**Your instructions:** Tally the lines below that contain the word "frequent", then give the tally and nothing more.

**Material to process:**
'''
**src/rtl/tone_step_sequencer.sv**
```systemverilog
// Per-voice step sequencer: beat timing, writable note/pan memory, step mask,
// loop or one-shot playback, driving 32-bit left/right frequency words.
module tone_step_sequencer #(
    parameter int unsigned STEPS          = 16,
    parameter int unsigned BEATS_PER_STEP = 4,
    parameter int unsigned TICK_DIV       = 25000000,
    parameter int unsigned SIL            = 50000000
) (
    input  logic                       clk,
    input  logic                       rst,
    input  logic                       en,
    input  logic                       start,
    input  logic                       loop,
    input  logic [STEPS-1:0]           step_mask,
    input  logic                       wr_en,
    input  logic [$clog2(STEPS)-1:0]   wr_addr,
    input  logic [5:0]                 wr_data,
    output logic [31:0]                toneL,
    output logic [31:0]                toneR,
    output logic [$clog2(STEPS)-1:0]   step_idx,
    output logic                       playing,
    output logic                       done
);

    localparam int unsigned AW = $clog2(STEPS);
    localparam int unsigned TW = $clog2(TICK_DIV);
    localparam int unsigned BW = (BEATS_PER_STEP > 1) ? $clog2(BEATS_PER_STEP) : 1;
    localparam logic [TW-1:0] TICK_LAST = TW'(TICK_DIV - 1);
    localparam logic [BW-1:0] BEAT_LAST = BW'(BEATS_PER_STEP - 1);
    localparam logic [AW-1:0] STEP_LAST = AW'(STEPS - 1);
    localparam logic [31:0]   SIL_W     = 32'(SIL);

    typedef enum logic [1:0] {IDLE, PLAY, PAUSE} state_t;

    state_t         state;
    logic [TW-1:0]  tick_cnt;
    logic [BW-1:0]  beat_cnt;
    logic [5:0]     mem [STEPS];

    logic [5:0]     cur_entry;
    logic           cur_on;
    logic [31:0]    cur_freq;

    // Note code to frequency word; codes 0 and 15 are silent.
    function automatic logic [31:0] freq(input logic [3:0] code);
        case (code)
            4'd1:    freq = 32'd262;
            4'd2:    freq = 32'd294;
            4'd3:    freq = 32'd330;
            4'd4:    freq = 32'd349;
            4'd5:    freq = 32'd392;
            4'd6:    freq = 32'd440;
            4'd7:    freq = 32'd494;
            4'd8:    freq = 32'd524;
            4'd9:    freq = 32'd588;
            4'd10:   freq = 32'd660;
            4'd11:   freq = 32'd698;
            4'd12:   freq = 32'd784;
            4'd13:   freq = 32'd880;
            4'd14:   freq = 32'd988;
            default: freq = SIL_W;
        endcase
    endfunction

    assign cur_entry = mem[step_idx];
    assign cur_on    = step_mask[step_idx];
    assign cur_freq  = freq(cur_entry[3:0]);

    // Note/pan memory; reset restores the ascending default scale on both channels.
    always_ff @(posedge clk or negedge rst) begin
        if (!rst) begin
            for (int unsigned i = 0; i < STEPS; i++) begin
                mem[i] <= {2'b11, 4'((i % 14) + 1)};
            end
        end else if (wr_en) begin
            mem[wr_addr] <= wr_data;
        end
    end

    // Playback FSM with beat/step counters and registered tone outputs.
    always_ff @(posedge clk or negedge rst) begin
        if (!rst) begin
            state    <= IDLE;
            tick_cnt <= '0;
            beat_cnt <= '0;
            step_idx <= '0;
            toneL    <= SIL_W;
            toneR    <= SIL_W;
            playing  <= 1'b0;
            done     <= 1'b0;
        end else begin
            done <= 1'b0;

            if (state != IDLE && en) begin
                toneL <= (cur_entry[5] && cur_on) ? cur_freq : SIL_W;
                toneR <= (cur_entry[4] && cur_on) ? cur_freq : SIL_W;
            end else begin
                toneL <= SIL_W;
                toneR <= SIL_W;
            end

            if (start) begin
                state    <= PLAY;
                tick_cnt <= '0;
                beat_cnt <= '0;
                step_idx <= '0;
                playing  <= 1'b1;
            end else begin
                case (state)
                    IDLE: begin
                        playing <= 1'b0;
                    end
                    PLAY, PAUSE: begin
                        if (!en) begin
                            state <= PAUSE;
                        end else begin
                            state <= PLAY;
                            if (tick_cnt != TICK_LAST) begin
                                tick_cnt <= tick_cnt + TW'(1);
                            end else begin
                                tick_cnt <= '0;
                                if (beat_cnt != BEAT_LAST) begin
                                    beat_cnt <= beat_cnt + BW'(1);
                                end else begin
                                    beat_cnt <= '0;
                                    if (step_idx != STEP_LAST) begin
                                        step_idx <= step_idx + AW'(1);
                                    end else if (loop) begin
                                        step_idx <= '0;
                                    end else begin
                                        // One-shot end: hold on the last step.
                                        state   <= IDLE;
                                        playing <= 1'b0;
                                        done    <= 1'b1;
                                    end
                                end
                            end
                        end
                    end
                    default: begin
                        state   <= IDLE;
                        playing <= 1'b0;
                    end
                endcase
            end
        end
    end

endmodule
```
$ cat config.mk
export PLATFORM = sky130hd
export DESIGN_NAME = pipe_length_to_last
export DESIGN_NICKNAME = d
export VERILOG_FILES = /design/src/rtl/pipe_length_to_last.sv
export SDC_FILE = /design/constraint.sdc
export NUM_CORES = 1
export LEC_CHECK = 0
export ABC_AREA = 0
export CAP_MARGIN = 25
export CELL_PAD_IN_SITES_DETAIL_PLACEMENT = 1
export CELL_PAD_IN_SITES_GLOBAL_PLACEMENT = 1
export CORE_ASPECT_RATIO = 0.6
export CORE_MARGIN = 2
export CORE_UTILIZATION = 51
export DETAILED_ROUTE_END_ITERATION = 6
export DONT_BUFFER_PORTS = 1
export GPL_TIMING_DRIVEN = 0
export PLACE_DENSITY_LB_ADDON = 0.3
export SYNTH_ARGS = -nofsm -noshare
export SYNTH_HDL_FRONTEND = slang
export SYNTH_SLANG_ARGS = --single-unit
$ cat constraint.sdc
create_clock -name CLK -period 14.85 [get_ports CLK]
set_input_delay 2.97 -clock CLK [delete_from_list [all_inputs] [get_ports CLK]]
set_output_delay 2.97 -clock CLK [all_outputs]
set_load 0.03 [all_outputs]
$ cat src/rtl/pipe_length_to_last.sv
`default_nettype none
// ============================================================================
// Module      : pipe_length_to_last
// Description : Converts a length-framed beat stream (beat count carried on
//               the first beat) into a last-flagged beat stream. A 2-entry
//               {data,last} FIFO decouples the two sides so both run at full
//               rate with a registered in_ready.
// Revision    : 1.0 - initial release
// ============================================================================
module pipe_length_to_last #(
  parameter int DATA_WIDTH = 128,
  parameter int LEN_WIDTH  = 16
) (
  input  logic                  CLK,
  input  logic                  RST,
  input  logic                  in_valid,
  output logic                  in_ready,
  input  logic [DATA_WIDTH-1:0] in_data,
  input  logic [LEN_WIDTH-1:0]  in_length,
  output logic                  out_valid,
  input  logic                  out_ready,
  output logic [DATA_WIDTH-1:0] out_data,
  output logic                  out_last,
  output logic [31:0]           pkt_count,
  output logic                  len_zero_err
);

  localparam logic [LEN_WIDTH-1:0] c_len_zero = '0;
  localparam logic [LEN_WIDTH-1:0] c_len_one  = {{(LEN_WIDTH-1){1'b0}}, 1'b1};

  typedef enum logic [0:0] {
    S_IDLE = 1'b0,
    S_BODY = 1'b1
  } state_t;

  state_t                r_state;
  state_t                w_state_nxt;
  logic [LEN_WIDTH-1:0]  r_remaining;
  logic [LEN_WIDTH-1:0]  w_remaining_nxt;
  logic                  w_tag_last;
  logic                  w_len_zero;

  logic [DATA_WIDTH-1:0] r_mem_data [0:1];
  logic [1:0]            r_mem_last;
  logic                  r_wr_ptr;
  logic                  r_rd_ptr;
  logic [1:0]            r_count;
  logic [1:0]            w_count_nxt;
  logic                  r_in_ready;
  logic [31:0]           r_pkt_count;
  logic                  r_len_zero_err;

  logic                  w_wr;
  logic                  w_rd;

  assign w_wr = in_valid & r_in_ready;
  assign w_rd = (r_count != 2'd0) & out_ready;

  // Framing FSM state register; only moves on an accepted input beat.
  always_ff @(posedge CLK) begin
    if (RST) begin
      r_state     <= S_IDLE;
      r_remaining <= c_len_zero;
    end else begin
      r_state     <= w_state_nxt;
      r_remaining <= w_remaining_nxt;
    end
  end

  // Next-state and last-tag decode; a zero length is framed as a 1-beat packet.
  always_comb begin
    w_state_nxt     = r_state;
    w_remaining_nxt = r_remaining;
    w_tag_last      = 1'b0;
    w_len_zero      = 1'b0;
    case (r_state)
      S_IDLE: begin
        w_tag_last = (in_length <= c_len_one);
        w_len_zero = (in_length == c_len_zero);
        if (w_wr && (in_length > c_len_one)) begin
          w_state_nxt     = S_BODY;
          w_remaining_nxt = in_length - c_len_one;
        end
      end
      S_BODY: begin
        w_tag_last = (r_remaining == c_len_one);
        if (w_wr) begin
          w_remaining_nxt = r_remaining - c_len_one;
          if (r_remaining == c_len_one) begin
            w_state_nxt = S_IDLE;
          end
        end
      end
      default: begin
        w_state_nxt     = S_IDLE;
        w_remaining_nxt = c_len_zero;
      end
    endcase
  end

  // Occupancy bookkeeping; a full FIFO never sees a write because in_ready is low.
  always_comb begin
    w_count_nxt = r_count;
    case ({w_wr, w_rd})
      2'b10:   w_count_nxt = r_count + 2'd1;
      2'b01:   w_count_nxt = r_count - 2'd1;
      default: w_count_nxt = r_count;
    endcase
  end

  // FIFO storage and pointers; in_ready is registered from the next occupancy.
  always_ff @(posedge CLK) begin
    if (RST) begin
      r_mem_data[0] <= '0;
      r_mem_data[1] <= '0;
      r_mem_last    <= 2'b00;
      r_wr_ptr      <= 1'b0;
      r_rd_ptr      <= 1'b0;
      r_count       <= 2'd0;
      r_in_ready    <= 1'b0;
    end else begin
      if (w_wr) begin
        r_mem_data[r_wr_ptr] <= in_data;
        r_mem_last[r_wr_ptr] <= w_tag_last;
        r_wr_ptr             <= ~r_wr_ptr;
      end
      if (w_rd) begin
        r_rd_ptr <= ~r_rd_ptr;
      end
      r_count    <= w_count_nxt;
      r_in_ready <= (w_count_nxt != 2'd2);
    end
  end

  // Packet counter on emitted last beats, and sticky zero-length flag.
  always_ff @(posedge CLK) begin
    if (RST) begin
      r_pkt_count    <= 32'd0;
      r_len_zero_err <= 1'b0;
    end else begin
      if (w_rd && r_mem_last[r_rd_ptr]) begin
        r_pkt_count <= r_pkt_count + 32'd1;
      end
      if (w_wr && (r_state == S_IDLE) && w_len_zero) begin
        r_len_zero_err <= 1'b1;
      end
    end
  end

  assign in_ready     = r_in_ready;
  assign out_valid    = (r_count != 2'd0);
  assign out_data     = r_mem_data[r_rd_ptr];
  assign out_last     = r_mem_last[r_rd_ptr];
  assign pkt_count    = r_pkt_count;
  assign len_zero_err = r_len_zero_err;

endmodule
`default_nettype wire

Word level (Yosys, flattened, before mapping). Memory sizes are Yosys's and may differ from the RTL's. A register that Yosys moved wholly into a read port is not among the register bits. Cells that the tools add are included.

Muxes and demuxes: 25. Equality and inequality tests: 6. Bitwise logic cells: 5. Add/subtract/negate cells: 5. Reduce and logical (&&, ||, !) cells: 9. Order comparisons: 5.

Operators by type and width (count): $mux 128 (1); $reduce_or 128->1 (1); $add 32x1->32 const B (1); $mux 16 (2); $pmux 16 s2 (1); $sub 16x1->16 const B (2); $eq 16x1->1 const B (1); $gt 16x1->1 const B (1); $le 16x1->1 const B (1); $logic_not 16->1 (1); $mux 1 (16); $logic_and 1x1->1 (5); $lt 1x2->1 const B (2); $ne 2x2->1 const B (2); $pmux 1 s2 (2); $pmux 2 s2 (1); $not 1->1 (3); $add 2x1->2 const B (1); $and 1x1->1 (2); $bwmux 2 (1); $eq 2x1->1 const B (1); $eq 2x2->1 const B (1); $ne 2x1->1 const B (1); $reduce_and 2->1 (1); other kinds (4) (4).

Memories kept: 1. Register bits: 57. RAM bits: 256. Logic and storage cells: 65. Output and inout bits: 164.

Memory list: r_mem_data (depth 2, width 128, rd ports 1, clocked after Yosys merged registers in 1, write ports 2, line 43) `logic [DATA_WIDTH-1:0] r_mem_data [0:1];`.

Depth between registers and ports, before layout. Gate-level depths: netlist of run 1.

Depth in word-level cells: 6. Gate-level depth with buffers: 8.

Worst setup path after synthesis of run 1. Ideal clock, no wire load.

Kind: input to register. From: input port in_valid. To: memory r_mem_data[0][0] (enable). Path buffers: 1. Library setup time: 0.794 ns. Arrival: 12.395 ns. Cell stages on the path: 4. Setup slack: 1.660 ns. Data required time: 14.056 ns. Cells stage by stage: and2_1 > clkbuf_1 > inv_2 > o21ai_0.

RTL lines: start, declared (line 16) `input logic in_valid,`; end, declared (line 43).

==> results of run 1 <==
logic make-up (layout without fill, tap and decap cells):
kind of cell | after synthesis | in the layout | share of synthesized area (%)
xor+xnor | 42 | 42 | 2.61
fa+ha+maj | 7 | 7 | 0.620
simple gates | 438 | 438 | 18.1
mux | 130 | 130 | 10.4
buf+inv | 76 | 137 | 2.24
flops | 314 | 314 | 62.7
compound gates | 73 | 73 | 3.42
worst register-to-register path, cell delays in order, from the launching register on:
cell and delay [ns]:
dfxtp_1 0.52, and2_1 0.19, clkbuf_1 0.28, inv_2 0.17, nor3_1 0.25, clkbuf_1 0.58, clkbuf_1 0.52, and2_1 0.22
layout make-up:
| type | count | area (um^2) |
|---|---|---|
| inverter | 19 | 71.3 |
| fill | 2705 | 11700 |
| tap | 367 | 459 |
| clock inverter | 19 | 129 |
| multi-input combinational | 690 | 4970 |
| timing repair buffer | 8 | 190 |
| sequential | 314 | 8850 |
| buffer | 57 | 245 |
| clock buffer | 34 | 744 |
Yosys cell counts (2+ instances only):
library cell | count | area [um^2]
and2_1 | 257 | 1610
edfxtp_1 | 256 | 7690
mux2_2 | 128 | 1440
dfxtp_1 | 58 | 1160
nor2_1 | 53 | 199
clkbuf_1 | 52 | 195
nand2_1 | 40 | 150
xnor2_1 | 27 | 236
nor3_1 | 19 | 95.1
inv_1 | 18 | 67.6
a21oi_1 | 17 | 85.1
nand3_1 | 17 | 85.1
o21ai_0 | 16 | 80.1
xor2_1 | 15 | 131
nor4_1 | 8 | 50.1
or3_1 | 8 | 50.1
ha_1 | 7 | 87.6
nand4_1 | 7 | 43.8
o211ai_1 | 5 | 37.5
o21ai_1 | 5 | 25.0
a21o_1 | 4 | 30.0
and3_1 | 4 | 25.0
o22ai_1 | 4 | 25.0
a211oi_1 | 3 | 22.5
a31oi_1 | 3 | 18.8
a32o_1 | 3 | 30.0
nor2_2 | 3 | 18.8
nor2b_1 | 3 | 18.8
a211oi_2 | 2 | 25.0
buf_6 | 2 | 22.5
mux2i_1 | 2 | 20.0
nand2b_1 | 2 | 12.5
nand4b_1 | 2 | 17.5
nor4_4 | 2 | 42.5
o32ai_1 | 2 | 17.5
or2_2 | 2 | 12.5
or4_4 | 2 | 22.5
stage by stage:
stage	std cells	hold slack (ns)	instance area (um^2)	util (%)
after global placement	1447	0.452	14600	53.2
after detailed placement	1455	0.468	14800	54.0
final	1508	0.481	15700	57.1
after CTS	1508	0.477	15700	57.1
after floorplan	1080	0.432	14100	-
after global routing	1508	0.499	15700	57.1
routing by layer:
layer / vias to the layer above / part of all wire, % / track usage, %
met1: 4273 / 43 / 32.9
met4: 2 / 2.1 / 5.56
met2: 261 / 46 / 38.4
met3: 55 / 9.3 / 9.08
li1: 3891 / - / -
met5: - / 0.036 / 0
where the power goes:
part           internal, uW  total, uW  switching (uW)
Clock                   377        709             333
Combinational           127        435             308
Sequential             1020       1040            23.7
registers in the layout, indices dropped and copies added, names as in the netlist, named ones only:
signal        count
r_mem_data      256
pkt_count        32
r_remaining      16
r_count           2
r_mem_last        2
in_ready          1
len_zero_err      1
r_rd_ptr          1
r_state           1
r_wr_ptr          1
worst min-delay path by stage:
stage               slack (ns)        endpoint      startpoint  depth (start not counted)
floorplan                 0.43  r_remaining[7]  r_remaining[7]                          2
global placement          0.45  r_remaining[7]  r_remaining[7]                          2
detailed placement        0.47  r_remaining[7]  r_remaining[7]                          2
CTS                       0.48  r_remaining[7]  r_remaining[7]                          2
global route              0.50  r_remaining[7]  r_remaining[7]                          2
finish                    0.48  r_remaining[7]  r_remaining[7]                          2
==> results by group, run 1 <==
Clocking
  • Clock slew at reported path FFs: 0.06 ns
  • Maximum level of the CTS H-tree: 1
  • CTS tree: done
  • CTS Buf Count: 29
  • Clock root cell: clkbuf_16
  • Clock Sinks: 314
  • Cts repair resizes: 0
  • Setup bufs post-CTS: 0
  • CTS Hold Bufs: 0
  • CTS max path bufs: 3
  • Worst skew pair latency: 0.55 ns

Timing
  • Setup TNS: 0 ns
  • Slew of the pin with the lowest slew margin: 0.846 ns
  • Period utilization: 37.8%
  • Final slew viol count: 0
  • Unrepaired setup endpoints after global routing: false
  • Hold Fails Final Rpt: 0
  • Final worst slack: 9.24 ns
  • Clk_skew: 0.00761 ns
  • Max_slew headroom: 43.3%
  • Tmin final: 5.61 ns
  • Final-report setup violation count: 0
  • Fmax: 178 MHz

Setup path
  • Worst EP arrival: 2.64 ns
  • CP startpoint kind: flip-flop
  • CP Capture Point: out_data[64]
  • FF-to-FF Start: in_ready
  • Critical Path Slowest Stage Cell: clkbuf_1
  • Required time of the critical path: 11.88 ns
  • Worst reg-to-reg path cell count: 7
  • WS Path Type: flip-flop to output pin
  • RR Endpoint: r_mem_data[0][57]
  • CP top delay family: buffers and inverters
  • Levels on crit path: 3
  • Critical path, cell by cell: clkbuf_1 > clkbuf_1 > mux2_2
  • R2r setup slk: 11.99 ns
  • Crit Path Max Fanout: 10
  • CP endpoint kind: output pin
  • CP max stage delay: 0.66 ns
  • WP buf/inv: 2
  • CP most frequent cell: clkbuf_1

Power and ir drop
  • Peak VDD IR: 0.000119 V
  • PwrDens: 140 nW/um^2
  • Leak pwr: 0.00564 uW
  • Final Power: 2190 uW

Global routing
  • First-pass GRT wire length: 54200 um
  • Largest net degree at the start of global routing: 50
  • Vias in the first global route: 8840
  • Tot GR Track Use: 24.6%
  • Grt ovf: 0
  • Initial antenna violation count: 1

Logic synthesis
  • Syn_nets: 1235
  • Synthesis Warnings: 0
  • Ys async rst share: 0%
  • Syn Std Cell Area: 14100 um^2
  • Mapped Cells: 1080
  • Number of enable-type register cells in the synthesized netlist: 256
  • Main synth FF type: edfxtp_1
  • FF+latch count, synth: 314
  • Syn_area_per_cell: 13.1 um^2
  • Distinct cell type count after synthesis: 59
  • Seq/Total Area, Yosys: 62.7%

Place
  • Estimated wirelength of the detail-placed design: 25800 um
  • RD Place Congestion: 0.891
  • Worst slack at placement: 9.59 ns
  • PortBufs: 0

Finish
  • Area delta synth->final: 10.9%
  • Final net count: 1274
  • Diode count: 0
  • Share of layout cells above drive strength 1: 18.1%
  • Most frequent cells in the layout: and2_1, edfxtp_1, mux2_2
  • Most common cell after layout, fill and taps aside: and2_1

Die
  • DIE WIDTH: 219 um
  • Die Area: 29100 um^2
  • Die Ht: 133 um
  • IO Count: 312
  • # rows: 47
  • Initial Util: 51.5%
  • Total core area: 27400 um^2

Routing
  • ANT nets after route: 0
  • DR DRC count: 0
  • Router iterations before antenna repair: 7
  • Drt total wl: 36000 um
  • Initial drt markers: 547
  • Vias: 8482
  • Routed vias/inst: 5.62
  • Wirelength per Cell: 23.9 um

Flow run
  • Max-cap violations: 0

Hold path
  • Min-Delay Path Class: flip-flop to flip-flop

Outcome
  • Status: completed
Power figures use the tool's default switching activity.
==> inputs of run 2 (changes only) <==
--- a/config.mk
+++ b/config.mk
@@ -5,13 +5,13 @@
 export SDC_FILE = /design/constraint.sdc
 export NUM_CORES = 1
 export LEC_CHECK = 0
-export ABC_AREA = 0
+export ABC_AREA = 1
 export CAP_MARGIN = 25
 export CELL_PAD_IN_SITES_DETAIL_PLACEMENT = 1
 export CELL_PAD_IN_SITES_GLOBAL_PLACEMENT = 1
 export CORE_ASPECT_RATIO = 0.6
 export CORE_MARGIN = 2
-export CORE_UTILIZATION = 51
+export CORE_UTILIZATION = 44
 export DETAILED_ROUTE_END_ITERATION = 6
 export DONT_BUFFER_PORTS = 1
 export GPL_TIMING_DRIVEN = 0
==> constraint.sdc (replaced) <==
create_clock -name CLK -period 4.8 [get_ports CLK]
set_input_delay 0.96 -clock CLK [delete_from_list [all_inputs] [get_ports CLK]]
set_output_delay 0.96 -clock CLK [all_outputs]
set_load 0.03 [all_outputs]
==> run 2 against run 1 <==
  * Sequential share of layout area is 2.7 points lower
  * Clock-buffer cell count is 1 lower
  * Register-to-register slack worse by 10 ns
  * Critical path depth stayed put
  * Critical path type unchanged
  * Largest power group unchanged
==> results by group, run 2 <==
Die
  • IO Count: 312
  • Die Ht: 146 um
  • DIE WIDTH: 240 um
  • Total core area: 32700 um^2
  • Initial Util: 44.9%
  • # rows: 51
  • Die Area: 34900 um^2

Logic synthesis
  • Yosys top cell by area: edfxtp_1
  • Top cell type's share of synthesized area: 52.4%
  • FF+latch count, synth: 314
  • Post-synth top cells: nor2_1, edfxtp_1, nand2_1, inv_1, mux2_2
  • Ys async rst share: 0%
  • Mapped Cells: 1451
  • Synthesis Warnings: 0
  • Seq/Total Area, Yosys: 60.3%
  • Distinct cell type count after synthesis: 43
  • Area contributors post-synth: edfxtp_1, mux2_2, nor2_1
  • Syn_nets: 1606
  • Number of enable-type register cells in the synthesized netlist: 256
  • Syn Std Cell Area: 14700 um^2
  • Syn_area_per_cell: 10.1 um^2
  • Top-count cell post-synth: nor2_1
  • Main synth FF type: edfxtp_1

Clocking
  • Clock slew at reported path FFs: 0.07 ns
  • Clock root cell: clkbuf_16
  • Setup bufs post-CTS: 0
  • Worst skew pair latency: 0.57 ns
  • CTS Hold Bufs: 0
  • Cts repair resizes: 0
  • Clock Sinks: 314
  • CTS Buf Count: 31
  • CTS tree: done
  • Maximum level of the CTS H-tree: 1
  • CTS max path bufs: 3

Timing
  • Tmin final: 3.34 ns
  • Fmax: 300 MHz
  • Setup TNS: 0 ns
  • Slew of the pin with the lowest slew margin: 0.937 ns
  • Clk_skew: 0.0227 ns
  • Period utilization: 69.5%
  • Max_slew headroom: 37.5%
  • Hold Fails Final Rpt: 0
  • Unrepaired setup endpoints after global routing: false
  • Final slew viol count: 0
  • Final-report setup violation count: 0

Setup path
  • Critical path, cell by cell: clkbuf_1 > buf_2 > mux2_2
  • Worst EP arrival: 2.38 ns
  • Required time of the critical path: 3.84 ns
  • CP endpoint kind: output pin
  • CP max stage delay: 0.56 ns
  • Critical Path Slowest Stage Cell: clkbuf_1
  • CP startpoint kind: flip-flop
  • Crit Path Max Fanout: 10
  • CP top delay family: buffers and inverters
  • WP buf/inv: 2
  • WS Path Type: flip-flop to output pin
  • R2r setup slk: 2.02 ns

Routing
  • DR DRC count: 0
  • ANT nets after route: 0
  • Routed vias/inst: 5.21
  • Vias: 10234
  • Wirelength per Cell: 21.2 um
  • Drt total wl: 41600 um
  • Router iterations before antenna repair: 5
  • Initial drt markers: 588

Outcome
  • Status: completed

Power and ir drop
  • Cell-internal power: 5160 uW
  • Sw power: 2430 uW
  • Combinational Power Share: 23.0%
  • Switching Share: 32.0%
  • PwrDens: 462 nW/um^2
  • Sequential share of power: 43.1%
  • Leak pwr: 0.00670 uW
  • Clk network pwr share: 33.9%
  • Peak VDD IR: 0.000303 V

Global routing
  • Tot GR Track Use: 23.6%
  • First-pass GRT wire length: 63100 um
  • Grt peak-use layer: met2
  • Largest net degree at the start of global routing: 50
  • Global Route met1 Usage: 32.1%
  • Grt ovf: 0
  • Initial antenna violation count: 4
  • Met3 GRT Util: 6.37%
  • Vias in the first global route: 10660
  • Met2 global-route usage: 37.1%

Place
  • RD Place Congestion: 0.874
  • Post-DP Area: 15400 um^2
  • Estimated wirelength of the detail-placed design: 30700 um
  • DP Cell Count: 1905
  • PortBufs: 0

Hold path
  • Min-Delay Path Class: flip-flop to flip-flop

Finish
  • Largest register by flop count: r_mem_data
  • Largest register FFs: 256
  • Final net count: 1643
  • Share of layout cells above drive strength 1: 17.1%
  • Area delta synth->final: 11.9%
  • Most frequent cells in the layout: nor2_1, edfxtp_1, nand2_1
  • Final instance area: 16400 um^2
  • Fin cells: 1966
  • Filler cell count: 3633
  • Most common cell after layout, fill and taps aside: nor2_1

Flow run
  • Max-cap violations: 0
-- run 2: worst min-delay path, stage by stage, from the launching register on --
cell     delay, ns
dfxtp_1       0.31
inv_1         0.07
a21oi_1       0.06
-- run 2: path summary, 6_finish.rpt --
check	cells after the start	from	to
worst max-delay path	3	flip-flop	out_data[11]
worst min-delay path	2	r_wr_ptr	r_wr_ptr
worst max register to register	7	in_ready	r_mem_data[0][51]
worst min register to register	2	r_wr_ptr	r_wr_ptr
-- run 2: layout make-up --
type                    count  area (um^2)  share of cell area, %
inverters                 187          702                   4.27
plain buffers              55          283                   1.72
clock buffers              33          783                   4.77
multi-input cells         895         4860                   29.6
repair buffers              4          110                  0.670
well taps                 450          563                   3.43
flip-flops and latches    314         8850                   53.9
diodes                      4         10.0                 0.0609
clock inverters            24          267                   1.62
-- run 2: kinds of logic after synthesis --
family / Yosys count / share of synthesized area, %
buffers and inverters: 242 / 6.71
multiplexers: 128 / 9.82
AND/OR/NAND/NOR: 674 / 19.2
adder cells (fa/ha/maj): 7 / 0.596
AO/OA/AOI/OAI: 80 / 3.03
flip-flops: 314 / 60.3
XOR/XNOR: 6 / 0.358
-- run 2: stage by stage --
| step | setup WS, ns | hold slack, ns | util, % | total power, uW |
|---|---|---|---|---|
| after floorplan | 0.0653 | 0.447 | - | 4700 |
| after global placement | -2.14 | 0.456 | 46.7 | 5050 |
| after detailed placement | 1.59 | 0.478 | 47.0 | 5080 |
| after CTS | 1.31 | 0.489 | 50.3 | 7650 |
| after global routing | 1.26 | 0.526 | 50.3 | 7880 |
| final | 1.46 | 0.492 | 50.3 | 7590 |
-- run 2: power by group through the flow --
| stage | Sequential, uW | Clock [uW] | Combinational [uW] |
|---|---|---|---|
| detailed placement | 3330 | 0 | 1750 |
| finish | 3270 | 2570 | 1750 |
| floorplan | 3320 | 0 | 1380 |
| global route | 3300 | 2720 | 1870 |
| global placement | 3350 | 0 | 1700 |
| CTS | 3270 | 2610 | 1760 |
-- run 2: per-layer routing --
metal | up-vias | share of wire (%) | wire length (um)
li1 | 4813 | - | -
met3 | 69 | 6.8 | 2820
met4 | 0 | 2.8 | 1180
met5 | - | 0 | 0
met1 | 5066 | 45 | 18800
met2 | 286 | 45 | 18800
'''
**Response to this task:** 3